`src/rtl/trace_ts_pkg.sv`:
```
package trace_ts_pkg;

  localparam int unsigned CFG_FIELD_W = 6;
  localparam int unsigned DIV_W       = 6;

  typedef struct packed {
    logic [1:0] presc;
    logic       bus_mode;
    logic       ts_en;
    logic       trace_en;
  } cfg_t;

  function automatic cfg_t cfg_from_bits(logic [CFG_FIELD_W-1:0] b);
    cfg_t c;
    c.trace_en = b[0];
    c.ts_en    = b[1];
    c.bus_mode = b[2];
    c.presc    = b[5:4];
    return c;
  endfunction

  function automatic logic [CFG_FIELD_W-1:0] cfg_to_bits(cfg_t c);
    logic [CFG_FIELD_W-1:0] b;
    b    = '0;
    b[0] = c.trace_en;
    b[1] = c.ts_en;
    b[2] = c.bus_mode;
    b[5:4] = c.presc;
    return b;
  endfunction

  // terminal divider value: ratio 4^code minus one
  function automatic logic [DIV_W-1:0] presc_last(logic [1:0] code);
    logic [DIV_W-1:0] r;
    r = DIV_W'((32'd1 << (2 * code)) - 32'd1);
    return r;
  endfunction

endpackage

```
`src/rtl/trace_ts_cfg.sv`:
```
module trace_ts_cfg
  import trace_ts_pkg::*;
#(
  parameter int unsigned CFG_W = 8
) (
  input  logic             clk_i,
  input  logic             rst_ni,
  input  logic             we_i,
  input  logic             priv_i,
  input  logic [CFG_W-1:0] wdata_i,
  output cfg_t             cfg_o,
  output logic [CFG_W-1:0] rdata_o,
  output logic             presc_clr_o
);

  cfg_t cfg_q;
  cfg_t cfg_d;
  logic wr_ok;

  assign wr_ok = we_i & priv_i;
  assign cfg_d = cfg_from_bits(wdata_i[CFG_FIELD_W-1:0]);

  always_ff @(posedge clk_i or negedge rst_ni) begin
    if (!rst_ni)    cfg_q <= '0;
    else if (wr_ok) cfg_q <= cfg_d;
  end

  assign presc_clr_o = wr_ok && (cfg_d.presc != cfg_q.presc);
  assign cfg_o       = cfg_q;

  generate
    if (CFG_W > CFG_FIELD_W) begin : g_pad
      assign rdata_o = {{(CFG_W-CFG_FIELD_W){1'b0}}, cfg_to_bits(cfg_q)};
    end else begin : g_exact
      assign rdata_o = cfg_to_bits(cfg_q);
    end
  endgenerate

endmodule

```
`src/rtl/trace_ts_presc.sv`:
```
module trace_ts_presc
  import trace_ts_pkg::*;
(
  input  logic       clk_i,
  input  logic       rst_ni,
  input  logic       active_i,
  input  logic       clr_i,
  input  logic [1:0] presc_i,
  output logic       tick_o
);

  logic [DIV_W-1:0] div_q;
  logic [DIV_W-1:0] div_last;

  assign div_last = presc_last(presc_i);
  assign tick_o   = active_i && (div_q == div_last);

  always_ff @(posedge clk_i or negedge rst_ni) begin
    if (!rst_ni)                           div_q <= '0;
    else if (!active_i || clr_i || tick_o) div_q <= '0;
    else                                   div_q <= div_q + 1'b1;
  end

endmodule

```
`src/rtl/trace_ts_cnt.sv`:
```
module trace_ts_cnt #(
  parameter int unsigned CNT_W      = 16,
  parameter int unsigned IDLE_LIMIT = 2000000
) (
  input  logic             clk_i,
  input  logic             rst_ni,
  input  logic             active_i,
  input  logic             bus_mode_i,
  input  logic             tick_i,
  input  logic             emit_i,
  input  logic             activity_i,
  output logic [CNT_W-1:0] delta_o,
  output logic             delta_max_o,
  output logic             idle_hit_o
);

  localparam int unsigned IDLE_W = (IDLE_LIMIT > 1) ? $clog2(IDLE_LIMIT) : 1;
  localparam logic [IDLE_W-1:0] IDLE_LAST = IDLE_W'(IDLE_LIMIT - 1);

  logic [CNT_W-1:0]  delta_q;
  logic [IDLE_W-1:0] idle_q;

  always_ff @(posedge clk_i or negedge rst_ni) begin
    if (!rst_ni)                  delta_q <= '0;
    else if (!active_i || emit_i) delta_q <= '0;
    else if (tick_i)              delta_q <= delta_q + 1'b1;
  end

  // idle time counts only where an idle emission is possible
  always_ff @(posedge clk_i or negedge rst_ni) begin
    if (!rst_ni)                                           idle_q <= '0;
    else if (!active_i || emit_i || bus_mode_i || activity_i) idle_q <= '0;
    else                                                   idle_q <= idle_q + 1'b1;
  end

  assign delta_o     = delta_q;
  assign delta_max_o = &delta_q;
  assign idle_hit_o  = active_i && !bus_mode_i && (idle_q == IDLE_LAST);

endmodule

```
`src/rtl/trace_ts_emit.sv`:
```
module trace_ts_emit #(
  parameter int unsigned CNT_W     = 16,
  parameter int unsigned DRAIN_CYC = 4
) (
  input  logic             clk_i,
  input  logic             rst_ni,
  input  logic             active_i,
  input  logic             trace_en_i,
  input  logic             bus_mode_i,
  input  logic             pkt_wr_i,
  input  logic             bus_act_i,
  input  logic             tick_i,
  input  logic [CNT_W-1:0] delta_i,
  input  logic             delta_max_i,
  input  logic             idle_hit_i,
  output logic             emit_o,
  output logic             activity_o,
  output logic             ts_valid_o,
  output logic [CNT_W-1:0] ts_delta_o,
  output logic             ts_ovf_o,
  output logic             busy_o
);

  localparam int unsigned DRAIN_W = $clog2(DRAIN_CYC + 1);

  logic               ovf_hit;
  logic               trig_hit;
  logic               pkt_acc;
  logic               valid_q;
  logic               ovf_q;
  logic [CNT_W-1:0]   val_q;
  logic [DRAIN_W-1:0] drain_q;

  assign activity_o = bus_mode_i ? bus_act_i : pkt_wr_i;
  assign ovf_hit    = tick_i && delta_max_i;
  assign trig_hit   = active_i && activity_o && (delta_i != '0);
  assign emit_o     = ovf_hit || trig_hit || idle_hit_i;
  assign pkt_acc    = trace_en_i && pkt_wr_i;

  always_ff @(posedge clk_i or negedge rst_ni) begin
    if (!rst_ni) begin
      valid_q <= 1'b0;
      ovf_q   <= 1'b0;
      val_q   <= '0;
    end else begin
      valid_q <= emit_o;
      ovf_q   <= ovf_hit;
      if (emit_o) val_q <= ovf_hit ? '1 : delta_i;
    end
  end

  always_ff @(posedge clk_i or negedge rst_ni) begin
    if (!rst_ni)               drain_q <= '0;
    else if (pkt_acc || emit_o) drain_q <= DRAIN_W'(DRAIN_CYC);
    else if (drain_q != '0)    drain_q <= drain_q - 1'b1;
  end

  assign ts_valid_o = valid_q;
  assign ts_ovf_o   = ovf_q;
  assign ts_delta_o = valid_q ? val_q : '0;
  assign busy_o     = (drain_q != '0);

endmodule

```
`src/rtl/trace_ts_gen.sv`:
```
module trace_ts_gen
  import trace_ts_pkg::*;
#(
  parameter int unsigned CFG_W      = 8,
  parameter int unsigned CNT_W      = 16,
  parameter int unsigned IDLE_LIMIT = 2000000,
  parameter int unsigned DRAIN_CYC  = 4
) (
  input  logic             clk_i,
  input  logic             rst_ni,
  input  logic             cfg_we_i,
  input  logic             cfg_priv_i,
  input  logic [CFG_W-1:0] cfg_wdata_i,
  output logic [CFG_W-1:0] cfg_rdata_o,
  input  logic             pkt_wr_i,
  input  logic             bus_act_i,
  output logic             ts_valid_o,
  output logic [CNT_W-1:0] ts_delta_o,
  output logic             ts_ovf_o,
  output logic             busy_o
);

  cfg_t             cfg;
  logic             presc_clr;
  logic             active;
  logic             trace_en;
  logic             tick;
  logic             emit;
  logic             activity;
  logic [CNT_W-1:0] delta;
  logic             delta_max;
  logic             idle_hit;

  assign trace_en = cfg.trace_en;
  assign active   = cfg.trace_en && cfg.ts_en;

  trace_ts_cfg #(.CFG_W(CFG_W)) u_cfg (
    .clk_i       (clk_i),
    .rst_ni      (rst_ni),
    .we_i        (cfg_we_i),
    .priv_i      (cfg_priv_i),
    .wdata_i     (cfg_wdata_i),
    .cfg_o       (cfg),
    .rdata_o     (cfg_rdata_o),
    .presc_clr_o (presc_clr)
  );

  trace_ts_presc u_presc (
    .clk_i    (clk_i),
    .rst_ni   (rst_ni),
    .active_i (active),
    .clr_i    (emit || presc_clr),
    .presc_i  (cfg.presc),
    .tick_o   (tick)
  );

  trace_ts_cnt #(.CNT_W(CNT_W), .IDLE_LIMIT(IDLE_LIMIT)) u_cnt (
    .clk_i       (clk_i),
    .rst_ni      (rst_ni),
    .active_i    (active),
    .bus_mode_i  (cfg.bus_mode),
    .tick_i      (tick),
    .emit_i      (emit),
    .activity_i  (activity),
    .delta_o     (delta),
    .delta_max_o (delta_max),
    .idle_hit_o  (idle_hit)
  );

  trace_ts_emit #(.CNT_W(CNT_W), .DRAIN_CYC(DRAIN_CYC)) u_emit (
    .clk_i       (clk_i),
    .rst_ni      (rst_ni),
    .active_i    (active),
    .trace_en_i  (trace_en),
    .bus_mode_i  (cfg.bus_mode),
    .pkt_wr_i    (pkt_wr_i),
    .bus_act_i   (bus_act_i),
    .tick_i      (tick),
    .delta_i     (delta),
    .delta_max_i (delta_max),
    .idle_hit_i  (idle_hit),
    .emit_o      (emit),
    .activity_o  (activity),
    .ts_valid_o  (ts_valid_o),
    .ts_delta_o  (ts_delta_o),
    .ts_ovf_o    (ts_ovf_o),
    .busy_o      (busy_o)
  );

endmodule

```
═══
Description of the task — Within this listing, how many lines hold "parameter"? Give the number alone.

Your solution — 9